「年金なんて、どうせ将来もらえないんでしょ?」
「自分には貯金があるから、払わなくても大丈夫」
そんなふうに思っていませんか?
こんにちは!お金の専門家です。今日は、皆さんの将来を守る最強のシステム**「国民年金」**についてお話しします。
実は、国民年金を「老後にもらうだけのお小遣い」だと思っているなら、それは大きな間違いです。年金は、あなたが病気やケガで働けなくなった時や、大切な家族に万が一のことがあった時、**国があなたを守るための「最強の保険」**なのです。
今回は、国民年金で**「これをやったら人生が詰む可能性がある」**という10のポイントを、どこよりも分かりやすく解説します。
このページの目次
1. 国民年金の役割って?(中学生でもわかる図解)
まず、国民年金の役割を整理しましょう。
- 老齢年金: 65歳からもらえる「老後の仕送り」
- 障害年金: 病気やケガで障害を負った時の「生活の支え」
- 遺族年金: 万が一の際、残された家族を支える「守りの盾」
この3つをセットで受け取る権利を捨てるのは、あまりにもリスクが高いのです。
国民年金の「決してやってはいけない」10のこと
(1) 20歳になったとき、加入手続きをしない
20歳になると、日本年金機構から「国民年金加入のお知らせ」という封筒が届きます。これを「自分はまだ学生だし、お金もないから」と無視してゴミ箱に捨てるのが、最初の大きな間違いです。

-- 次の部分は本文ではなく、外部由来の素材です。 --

<file path="config.mk">
export PLATFORM = sky130hd
export DESIGN_NAME = marker_visit_steering
export DESIGN_NICKNAME = d
export VERILOG_FILES = /design/src/rtl/mvs_pkg.sv /design/src/rtl/marker_visit_steering.sv
export VERILOG_INCLUDE_DIRS = /design/src /design/src/rtl
export SDC_FILE = /design/constraint.sdc
export NUM_CORES = 1
export LEC_CHECK = 0
export BUFFER_PORTS_ARGS = -buffer_cell sky130_fd_sc_hd__buf_2
export CAP_MARGIN = 5
export CORE_ASPECT_RATIO = 0.8
export CORE_MARGIN = 2
export CORE_UTILIZATION = 27
export DETAILED_ROUTE_END_ITERATION = 10
export SYNTH_ARGS = -nofsm -noshare
export SYNTH_HDL_FRONTEND = slang
export SYNTH_SLANG_ARGS = --single-unit
</file>
<file path="constraint.sdc">
create_clock -name i_clk -period 12.5 [get_ports i_clk]
set_clock_uncertainty 0.15 [all_clocks]
set_input_delay 3.75 -clock i_clk [delete_from_list [all_inputs] [get_ports i_clk]]
set_output_delay 3.75 -clock i_clk [all_outputs]
set_load 0.01 [all_outputs]
</file>
<file path="src/rtl/marker_visit_steering_defines.svh">
// ----------------------------------------------------------------------------
// marker_visit_steering assertion macros
// shared concurrent assertion forms for the steering block
// ----------------------------------------------------------------------------
`ifndef MARKER_VISIT_STEERING_DEFINES_SVH
`define MARKER_VISIT_STEERING_DEFINES_SVH

// same-cycle implication, disabled during reset
`define MVS_ASSERT_NOW(label, clk, rst_n, ante, cons) \
    label: assert property (@(posedge clk) disable iff (!rst_n) (ante) |-> (cons)) \
        else $error("marker_visit_steering: assertion failed");

// next-cycle implication, disabled during reset
`define MVS_ASSERT_NEXT(label, clk, rst_n, ante, cons) \
    label: assert property (@(posedge clk) disable iff (!rst_n) (ante) |=> (cons)) \
        else $error("marker_visit_steering: assertion failed");

`endif

</file>
<file path="src/rtl/mvs_pkg.sv">
// ----------------------------------------------------------------------------
// mvs_pkg
// types and constants of the marker visit steering block
// ----------------------------------------------------------------------------
package mvs_pkg;

    localparam int ID_W     = 10;
    localparam int SEEN_W   = 11;
    localparam int PIX_W    = 12;
    localparam int AREA_W   = 25;
    localparam int THR_W    = 24;
    localparam int MILLI_W  = 10;
    localparam int LIN_W    = 10;
    localparam int ANG_W    = 11;
    localparam int IDX_W    = 3;
    localparam int ADDR_W   = 5;
    localparam int IN_W     = 64;
    localparam int OUT_W    = 32;

    localparam logic signed [LIN_W-1:0] SEARCH_LIN   = -10'sd500;
    localparam logic signed [LIN_W-1:0] CREEP_LIN    = 10'sd250;
    localparam logic signed [ANG_W-1:0] SEARCH_ANG   = 11'sd500;
    localparam logic [IDX_W-1:0]        LAST_INDEX   = 3'd4;

    localparam logic [ID_W-1:0]    RST_ID_A      = 10'd11;
    localparam logic [ID_W-1:0]    RST_ID_B      = 10'd12;
    localparam logic [ID_W-1:0]    RST_ID_C      = 10'd13;
    localparam logic [ID_W-1:0]    RST_ID_D      = 10'd15;
    localparam logic [THR_W-1:0]   RST_AREA_THR  = 24'd20000;
    localparam logic [PIX_W-1:0]   RST_MISALIGN  = 12'd150;
    localparam logic [MILLI_W-1:0] RST_GAIN      = 10'd10;
    localparam logic [MILLI_W-1:0] RST_CAP       = 10'd500;

    typedef enum logic [2:0] {
        CFG_TARGET_A = 3'd0,
        CFG_TARGET_B = 3'd1,
        CFG_TARGET_C = 3'd2,
        CFG_TARGET_D = 3'd3,
        CFG_AREA_THR = 3'd4,
        CFG_MISALIGN = 3'd5,
        CFG_GAIN     = 3'd6,
        CFG_CAP      = 3'd7
    } t_cfg_reg;

    typedef struct packed {
        logic [AREA_W-1:0]        marker_area;
        logic [PIX_W-1:0]         image_width;
        logic [PIX_W-1:0]         centre_x;
        logic signed [SEEN_W-1:0] seen_id;
    } t_report;

    typedef struct packed {
        logic                     mission_done;
        logic [IDX_W-1:0]         visited_count;
        logic                     approaching;
        logic signed [ANG_W-1:0]  angular_milli;
        logic signed [LIN_W-1:0]  linear_milli;
    } t_command;

endpackage

</file>
<file path="src/rtl/marker_visit_steering.sv">
// ----------------------------------------------------------------------------
// marker_visit_steering
// steering for a robot that visits four configured markers in turn
// ----------------------------------------------------------------------------
// one camera report beat on the s_axis side gives one velocity command beat
// on the m_axis side, in order. a report is latched into an input register,
// and once the output register is free the steering step runs against the
// mission state and its command lands in the output register. one report
// can be taken every cycle while m_axis_tready is high: the state update is
// a single short step between the two registers and the only arithmetic is
// one 10 x 13 bit multiply for the proportional turn.
// when m_axis_tready is low the command holds in the output register and the
// input register still takes one more report; s_axis_tready drops only when
// both are full. the apb port writes the marker ids and the steering limits;
// the user must do so only while the block is idle, which the block itself
// does not enforce. pready is always high.
// reset clears the mission (index 0, no approach, not done, last turn left),
// restores the default register values and empties both registers.
// ----------------------------------------------------------------------------
`include "marker_visit_steering_defines.svh"

module marker_visit_steering
    import mvs_pkg::*;
(
    input  logic                 i_clk,
    input  logic                 i_rst_n,
    // report: seen_id[10:0], centre_x[22:11], image_width[34:23],
    // marker_area[59:35], zero[63:60]
    input  logic                 s_axis_tvalid,
    output logic                 s_axis_tready,
    input  logic [IN_W-1:0]      s_axis_tdata,
    // command: linear_milli[9:0], angular_milli[20:10], approaching[21],
    // visited_count[24:22], mission_done[25], zero[31:26]
    output logic                 m_axis_tvalid,
    input  logic                 m_axis_tready,
    output logic [OUT_W-1:0]     m_axis_tdata,
    input  logic                 psel,
    input  logic                 penable,
    input  logic                 pwrite,
    input  logic [ADDR_W-1:0]    paddr,
    input  logic [31:0]          pwdata,
    output logic [31:0]          prdata,
    output logic                 pready
);

    // configuration
    logic [ID_W-1:0]    r_id_a, r_id_b, r_id_c, r_id_d;
    logic [THR_W-1:0]   r_area_thr;
    logic [PIX_W-1:0]   r_misalign;
    logic [MILLI_W-1:0] r_gain;
    logic [MILLI_W-1:0] r_cap;

    // mission state
    logic [IDX_W-1:0]   r_index, n_index;
    logic               r_approach, n_approach;
    logic               r_done, n_done;
    logic               r_left, n_left;

    // pipeline
    logic               r_in_valid;
    t_report            r_in;
    logic               r_out_valid;
    t_command           r_out, n_out;

    logic               cfg_wr;
    t_cfg_reg           cfg_sel;
    logic               out_free;
    logic               advance;

    // step datapath
    logic [ID_W-1:0]          target;
    logic                     seen_neg;
    logic                     seen_known;
    logic                     seen_target;
    logic signed [PIX_W+1:0]  d;
    logic [PIX_W:0]           ad;
    logic                     d_pos;
    logic [MILLI_W+PIX_W:0]   prod;
    logic [MILLI_W+PIX_W-1:0] spd_full;
    logic [MILLI_W-1:0]       spd;
    logic signed [ANG_W-1:0]  search_ang;
    logic                     reached;

    assign pready  = 1'b1;
    assign cfg_wr  = psel & penable & pwrite & pready;
    assign cfg_sel = t_cfg_reg'(paddr[ADDR_W-1:2]);

    always_ff @(posedge i_clk) begin
        if (!i_rst_n) begin
            r_id_a     <= RST_ID_A;
            r_id_b     <= RST_ID_B;
            r_id_c     <= RST_ID_C;
            r_id_d     <= RST_ID_D;
            r_area_thr <= RST_AREA_THR;
            r_misalign <= RST_MISALIGN;
            r_gain     <= RST_GAIN;
            r_cap      <= RST_CAP;
        end else if (cfg_wr) begin
            case (cfg_sel)
                CFG_TARGET_A: r_id_a     <= pwdata[ID_W-1:0];
                CFG_TARGET_B: r_id_b     <= pwdata[ID_W-1:0];
                CFG_TARGET_C: r_id_c     <= pwdata[ID_W-1:0];
                CFG_TARGET_D: r_id_d     <= pwdata[ID_W-1:0];
                CFG_AREA_THR: r_area_thr <= pwdata[THR_W-1:0];
                CFG_MISALIGN: r_misalign <= pwdata[PIX_W-1:0];
                CFG_GAIN:     r_gain     <= pwdata[MILLI_W-1:0];
                CFG_CAP:      r_cap      <= pwdata[MILLI_W-1:0];
                default: ;
            endcase
        end
    end

    always_comb begin
        case (cfg_sel)
            CFG_TARGET_A: prdata = {{(32-ID_W){1'b0}}, r_id_a};
            CFG_TARGET_B: prdata = {{(32-ID_W){1'b0}}, r_id_b};
            CFG_TARGET_C: prdata = {{(32-ID_W){1'b0}}, r_id_c};
            CFG_TARGET_D: prdata = {{(32-ID_W){1'b0}}, r_id_d};
            CFG_AREA_THR: prdata = {{(32-THR_W){1'b0}}, r_area_thr};
            CFG_MISALIGN: prdata = {{(32-PIX_W){1'b0}}, r_misalign};
            CFG_GAIN:     prdata = {{(32-MILLI_W){1'b0}}, r_gain};
            CFG_CAP:      prdata = {{(32-MILLI_W){1'b0}}, r_cap};
            default:      prdata = '0;
        endcase
    end

    // handshake
    assign out_free      = !r_out_valid || m_axis_tready;
    assign advance       = r_in_valid && out_free;
    assign s_axis_tready = !r_in_valid || advance;
    assign m_axis_tvalid = r_out_valid;
    assign m_axis_tdata  = {{(OUT_W-$bits(t_command)){1'b0}}, r_out};

    always_ff @(posedge i_clk) begin
        if (!i_rst_n) begin
            r_in_valid <= 1'b0;
        end else if (s_axis_tvalid && s_axis_tready) begin
            r_in_valid <= 1'b1;
        end else if (advance) begin
            r_in_valid <= 1'b0;
        end
    end

    always_ff @(posedge i_clk) begin
        if (s_axis_tvalid && s_axis_tready) begin
            r_in <= t_report'(s_axis_tdata[$bits(t_report)-1:0]);
        end
    end

    // id match and target lookup
    always_comb begin
        case (r_index[1:0])
            2'd0:    target = r_id_a;
            2'd1:    target = r_id_b;
            2'd2:    target = r_id_c;
            default: target = r_id_d;
        endcase
    end

    assign seen_neg    = r_in.seen_id[SEEN_W-1];
    assign seen_known  = !seen_neg &&
                         (r_in.seen_id[ID_W-1:0] == r_id_a ||
                          r_in.seen_id[ID_W-1:0] == r_id_b ||
                          r_in.seen_id[ID_W-1:0] == r_id_c ||
                          r_in.seen_id[ID_W-1:0] == r_id_d);
    assign seen_target = seen_known && (r_in.seen_id[ID_W-1:0] == target);
    assign search_ang  = r_left ? SEARCH_ANG : -SEARCH_ANG;

    // doubled misalignment and capped proportional turn
    assign d        = $signed({1'b0, r_in.centre_x, 1'b0}) - $signed({2'b00, r_in.image_width});
    assign ad       = d[PIX_W+1] ? -d[PIX_W:0] : d[PIX_W:0];
    assign d_pos    = !d[PIX_W+1] && (d != '0);
    assign prod     = r_gain * ad;
    assign spd_full = prod[MILLI_W+PIX_W:1];
    assign spd      = (spd_full > {{PIX_W{1'b0}}, r_cap}) ? r_cap : spd_full[MILLI_W-1:0];

    assign reached  = !r_in.marker_area[AREA_W-1] &&
                      (r_in.marker_area[THR_W-1:0] > r_area_thr);

    always_comb begin
        n_index    = r_index;
        n_approach = r_approach;
        n_done     = r_done;
        n_left     = r_left;
        n_out      = '0;
        if (!r_done) begin
            if (seen_neg) begin
                n_out.angular_milli = search_ang;
            end else if (seen_known) begin
                if (seen_target) begin
                    n_approach = 1'b1;
                end else begin
                    n_out.angular_milli = search_ang;
                end
            end else begin
                n_out.linear_milli = SEARCH_LIN;
            end

            if (n_approach) begin
                if (reached) begin
                    n_index    = r_index + 3'd1;
                    n_done     = (n_index == LAST_INDEX);
                    n_approach = 1'b0;
                end else if (r_in.marker_area[AREA_W-1]) begin
                    n_approach = 1'b0;
                end

                if (ad > {r_misalign, 1'b0}) begin
                    n_out.linear_milli = '0;
                    if (d_pos) begin
                        n_left              = 1'b0;
                        n_out.angular_milli = -$signed({1'b0, spd});
                    end else begin
                        n_left              = 1'b1;
                        n_out.angular_milli = $signed({1'b0, spd});
                    end
                end else begin
                    n_out.linear_milli  = CREEP_LIN;
                    n_out.angular_milli = '0;
                end
            end
        end
        n_out.approaching   = n_approach;
        n_out.visited_count = n_index;
        n_out.mission_done  = n_done;
    end

    always_ff @(posedge i_clk) begin
        if (!i_rst_n) begin
            r_index     <= '0;
            r_approach  <= 1'b0;
            r_done      <= 1'b0;
            r_left      <= 1'b1;
            r_out_valid <= 1'b0;
        end else begin
            if (advance) begin
                r_index    <= n_index;
                r_approach <= n_approach;
                r_done     <= n_done;
                r_left     <= n_left;
            end
            if (advance) begin
                r_out_valid <= 1'b1;
            end else if (m_axis_tready) begin
                r_out_valid <= 1'b0;
            end
        end
    end

    always_ff @(posedge i_clk) begin
        if (advance) begin
            r_out <= n_out;
        end
    end

    `MVS_ASSERT_NOW(a_done_at_last, i_clk, i_rst_n, 1'b1, r_done == (r_index == LAST_INDEX))
    `MVS_ASSERT_NOW(a_no_approach_done, i_clk, i_rst_n, r_done, !r_approach)
    `MVS_ASSERT_NEXT(a_done_frozen, i_clk, i_rst_n, r_done, r_done && $stable(r_index))
    `MVS_ASSERT_NEXT(a_stall_no_step, i_clk, i_rst_n, r_out_valid && !m_axis_tready, $stable(r_index) && $stable(r_approach))

endmodule
</file>
Word level (Yosys, flattened, before mapping)
Cells that the tools add are included.

storage, ports and cells
  bits in registers = 190
  output and inout port bits = 67

operators by class
  add/subtract/negate cells = 4
  reduce and logical (&&, ||, !) cells = 30
  bitwise logic cells = 3
  muxes and demuxes = 32
  eq/ne operators = 15
  $lt $le $gt $ge = 3
  multiply operators = 1

operators by type and width
  operator              count
  $pmux W32 S8          1
  $mux W11              5
  $eq A10 B10 Y1        5
  $mux W21              2
  $mux W10              3
  $pmux W10 S3          1
  $gt A24 B24 Y1        1
  $mul A10 B13 Y23      1
  $gt A22 B10 Y1        1
  $mux W1               16
  $reduce_and A2 Y1     8
  $eq A3 B3 Y1 const B  5
  $reduce_bool A14 Y1   1
  $sub A13 B12 Y14      1
  $gt A13 B13 Y1        1
  $mux W13              1
  $neg A13 Y13          1
  $neg A10 Y11          1
  $mux W3               3
  $eq A3 B2 Y1 const B  2
  $logic_and A1 B1 Y1   6
  $logic_not A1 Y1      5
  $logic_or A1 B1 Y1    5
  $reduce_and A4 Y1     1
  other kinds (9)       11

Depth between registers and ports, before layout
Gate-level depths: netlist of the first run.

  depth in word-level cells = 12
  gate-level depth with buffers = 46

Least setup slack after synthesis of the first run
No wires, ideal clock.

  path kind = reg-to-reg
  from = register r_in[15] (netlist name)
  to = register r_out, in the netlist m_axis_tdata[16] (data pin)
  cell stages (with the launch flop) = 44
  library setup time = 169 ps
  arrival time = 9,322 ps
  path slack = 2,859 ps
  path through = edfxtp_1 > ha_1 > o21a_1 > o211ai_1 > a21boi_1 > a211oi_1 > nor2_1 > or3_1 > clkbuf_1 > nor2_1 > xnor2_1 > clkbuf_1 > nand2_1 > fa_1 > inv_1 > fa_1 > ha_1 > fa_1 > [... 8 more ...] > a21oi_1 > xnor2_1 > ha_1 > a21oi_1 > nor2b_1 > o2111ai_1 > nand2_1 > o2111ai_1 > nor4_2 > nand3_2 > buf_6 > mux2i_1 > ha_1 > nand2_1 > nor4_1 > mux2i_1 > and3_1 > o31ai_1

on the way
  longest elaborated chain between the ends = 10
  elaborated cells on any way between the ends = 14
  classes of those cells = add/sub: 3; mul: 1; order compare: 2; mux: 5; reduce/logical: 3

RTL lines
  item                    line                          source
  from (decl)             marker_visit_steering.sv:61   t_report r_in;
  from (signal assigned)  marker_visit_steering.sv:146  r_in <= t_report'(s_axis_tdata[$bits(t_report)-1:0]);
  $sub A13 B12 Y14 *      marker_visit_steering.sv:170  assign d = $signed({1'b0, r_in.centre_x, 1'b0}) - $signed({2'b00, r_in.image_width});
  $neg A13 Y13            marker_visit_steering.sv:171  assign ad = d[PIX_W+1] ? -d[PIX_W:0] : d[PIX_W:0];
  $mux W13                marker_visit_steering.sv:171
  $mul A10 B13 Y23        marker_visit_steering.sv:173  assign prod = r_gain * ad;
  $gt A22 B10 Y1          marker_visit_steering.sv:175  assign spd = (spd_full > {{PIX_W{1'b0}}, r_cap}) ? r_cap : spd_full[MILLI_W-1:0];
  $mux W10                marker_visit_steering.sv:175
  $neg A10 Y11            marker_visit_steering.sv:212  n_out.angular_milli = -$signed({1'b0, spd});
  $mux W11                marker_visit_steering.sv:210  if (d_pos) begin
  $mux W21 *              marker_visit_steering.sv:208  if (ad > {r_misalign, 1'b0}) begin
  $mux W21 *              marker_visit_steering.sv:199  if (n_approach) begin
  to (signal assigned)    marker_visit_steering.sv:252  r_out <= n_out;
  to (decl)               marker_visit_steering.sv:63   t_command r_out, n_out;

Mark *: on every way between the ends. The rest lies on a longest branch, timed or not.
A chain may end at the register's enable or synchronous reset.

Worst setup path in the final report of the first run
Ends and elaborated chain as after synthesis.

==> results.py, run 1 <==
metrics = {
    "timing": {
        "max_slew_margin_pct": 19.56,
        "finalSetupViolations": 0,
        "period_minus_slack_ns": 11.07,
        "finalMaxSlewViolations": 0,
        "fmax_mhz": 90.31,
        "hold_violations": 0,
        "timing.hold.ws_ns": 0.3163,
        "worst_slew_pin_slew_ns": 1.194,
        "rsz0062_at_grt": "no",
        "finalCritPeriodShare_pct": 88.58,
        "tns_ns": 0,
    },
    "logic_synthesis": {
        "synth_seq_cells": 183,
        "ys_warn_count": 0,
        "synth_cell_types": 79,
        "synthArstFlopShare_pct": 0,
        "syn_area_per_cell_um2": 8.915,
        "synth-edff-count": 79,
        "synth_top_flop_cell": "dfxtp_1",
        "syn-cell-area_um2": 15300,
        "ys_seq_area_share_pct": 29.12,
        "synthCells": 1716,
    },
    "pwr": {
        "power_frac_seq_pct": 28.5,
        "leakagePower_nw": 7.401,
        "p_int_mw": 1.357,
        "switching_share_pct": 41.36,
        "powerDensity_nw_per_um2": 134.7,
        "p_sw_mw": 0.9572,
        "ir_drop_v": 0.0001342,
        "clkPwrFrac_pct": 23.9,
        "combinationalPowerShare_pct": 47.6,
    },
    "route": {
        "drt-pass1-iter-count": 5,
        "dr_total_vias": 12471,
        "routed_wl_um": 43700,
        "drt_iter0_markers": 1028,
        "drt-vias-per-instance": 4.866,
        "ant_nets": 0,
        "wire_per_inst_um": 17.05,
        "drc": 0,
    },
    "floorplan": {
        "die_w_um": 270.1,
        "initial_utilization_pct": 27.17,
        "die_y_um": 216.9,
        "core.rowCount": 78,
        "fp.coreArea_um2": 56310,
        "io_pins": 175,
        "design.die.area_um2": 58590,
    },
    "global_routing": {
        "grt_use_met1_pct": 22.24,
        "grt_pass1_wl_um": 68640,
        "use_met2_pct": 21.78,
        "busiest_layer": "met1",
        "antenna_found_initial": 6,
        "groute.usage.overall_pct": 14.85,
        "grt_max_degree": 108,
        "grt_overflow": 0,
        "grt_pass1_vias": 11983,
        "use_met3_pct": 3.211,
    },
    "clock_network": {
        "cts_root_buffer": "clkbuf_16",
        "cts_resized": 0,
        "cts_post_setup_buffers_inserted": 0,
        "cts_buffers": 17,
        "cts_tree": "built",
        "clk_latency_ns": 0.46,
        "ctsHoldBuffers": 0,
        "cts.path.max_buffers": 2,
        "cts-htree-levels": 4,
        "numClockSinks": 183,
        "clk_pin_slew_ns": 0.07,
    },
    "hold_path": {
        "hp-class": "register to register",
    },
    "finish": {
        "drive_above_1_share_pct": 12.65,
        "fill_cells": 5927,
        "syn_to_final_growth_pct": 12.34,
        "multi_input_area_um2": 9697,
        "num-nets-final": 2106,
        "register_area_um2": 4454,
    },
    "critical_path": {
        "crit_type": "register to register",
        "crit_fanout": 15,
        "critPathArrivalTime_ns": 11.20,
        "end_kind": "register",
        "cpMaxStageDelayCell": "fa_1",
        "max_stage_delay_ns": 0.54,
        "cp-start-kind": "register",
        "cpMostUsedCell": "ha_1",
        "worstPathRequired_ns": 12.63,
    },
    "placed_design": {
        "place_hpwl_um": 34280,
        "place.gp.congestion": 0.9142,
        "portBuffers": 143,
    },
    "run": {
        "cap_violations": 0,
    },
    "run_status": {
        "outcome": "complete, no violations",
    },
}
[placed cells by master, fill, tap and decap left out, types with 17 or more instances in the layout]
cell type	Yosys	layout
nand2_1	250	250
inv_1	178	178
buf_2	6	143
ha_1	122	122
dfxtp_1	104	104
fa_1	87	87
edfxtp_1	79	79
and2_1	74	73
a21oi_1	69	69
nor2_1	68	68
xnor2_1	60	60
a21boi_0	54	54
mux2i_1	40	40
nor3_1	42	39
nor2b_1	33	33
o21ai_0	32	32
o211ai_1	30	30
xor2_1	27	27
nand4_1	24	24
a21o_1	21	21
nand3_1	19	19
conb_1	2	17
clkbuf_16	0	17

何の手続きもしないまま事故に遭い、障害が残ってしまった場合、「障害年金」が1円ももらえません。
お金が払えない学生さんは、同封されている**「学生納付特例制度」**の申請書を必ず返送しましょう。
ポイント: マイナンバーカードがあれば、スマホから「マイナポータル」で24時間いつでも申請可能です。
(2) 払えないのに「免除」の手続きをしない
「今、仕事がなくてお金が払えない」という時に、何も言わずに放置(未納)するのが一番危険です。
国民年金には、収入が少ない人のための**「免除制度」**があります。
| 状態 | 受給資格期間 | もらえる年金額(国庫負担分) |
| 未納(放置) | カウントされない | 0円 |
| 全額免除(承認) | カウントされる | 1/2(半分)もらえる! |
申請さえしておけば、将来の年金が半分保証されるのです。「払えない」なら「放置」ではなく「申請」を。これが鉄則です。
(3) 50歳未満で払えないのに「納付猶予」の手続きをしない
免除の他にも、50歳未満なら**「納付猶予制度」**があります。
免除との大きな違いは、「同居している親の所得」が関係ないことです。本人と配偶者の所得さえ低ければ、納付を待ってもらえます。
これも申請をすれば、障害年金や遺族年金を受け取る権利を守ることができます。
(4) 猶予や免除を受けた分を「追納」しない
「免除してもらったからラッキー!」で終わってはいけません。
免除・猶予された期間は、将来もらえる年金額が少なくなります。しかし、10年以内であれば、後から足りない分を払う(追納)ことができます。
【追納のメリット】
- 将来もらえる年金が増える!
- 払った分だけ、その年の税金(所得税・住民税)が安くなる!
社会人になって余裕ができたら、過去の「自分への投資」として追納を検討しましょう。
(5) 「ねんきん定期便」を中身も見ずに捨てる
毎年誕生月に届くハガキ、それが「ねんきん定期便」です。
「よくわからない数字が並んでいるな」と捨てていませんか?
チェックすべきは以下の2点です。
- 記録に漏れがないか: 転職した時に記録が途切れていませんか?
- 将来の見込額: 今の生活レベルを維持するにはあといくら必要か、逆算するチャンスです。
(6) 会社を辞めたのに切り替えをしない
会社員は「第2号被保険者」として、会社が手続きをしてくれます。
しかし、**会社を辞めた翌日からあなたは「第1号被保険者」**になります。自分で役所に行って切り替えをしないと、その期間は「未納」扱いになってしまいます。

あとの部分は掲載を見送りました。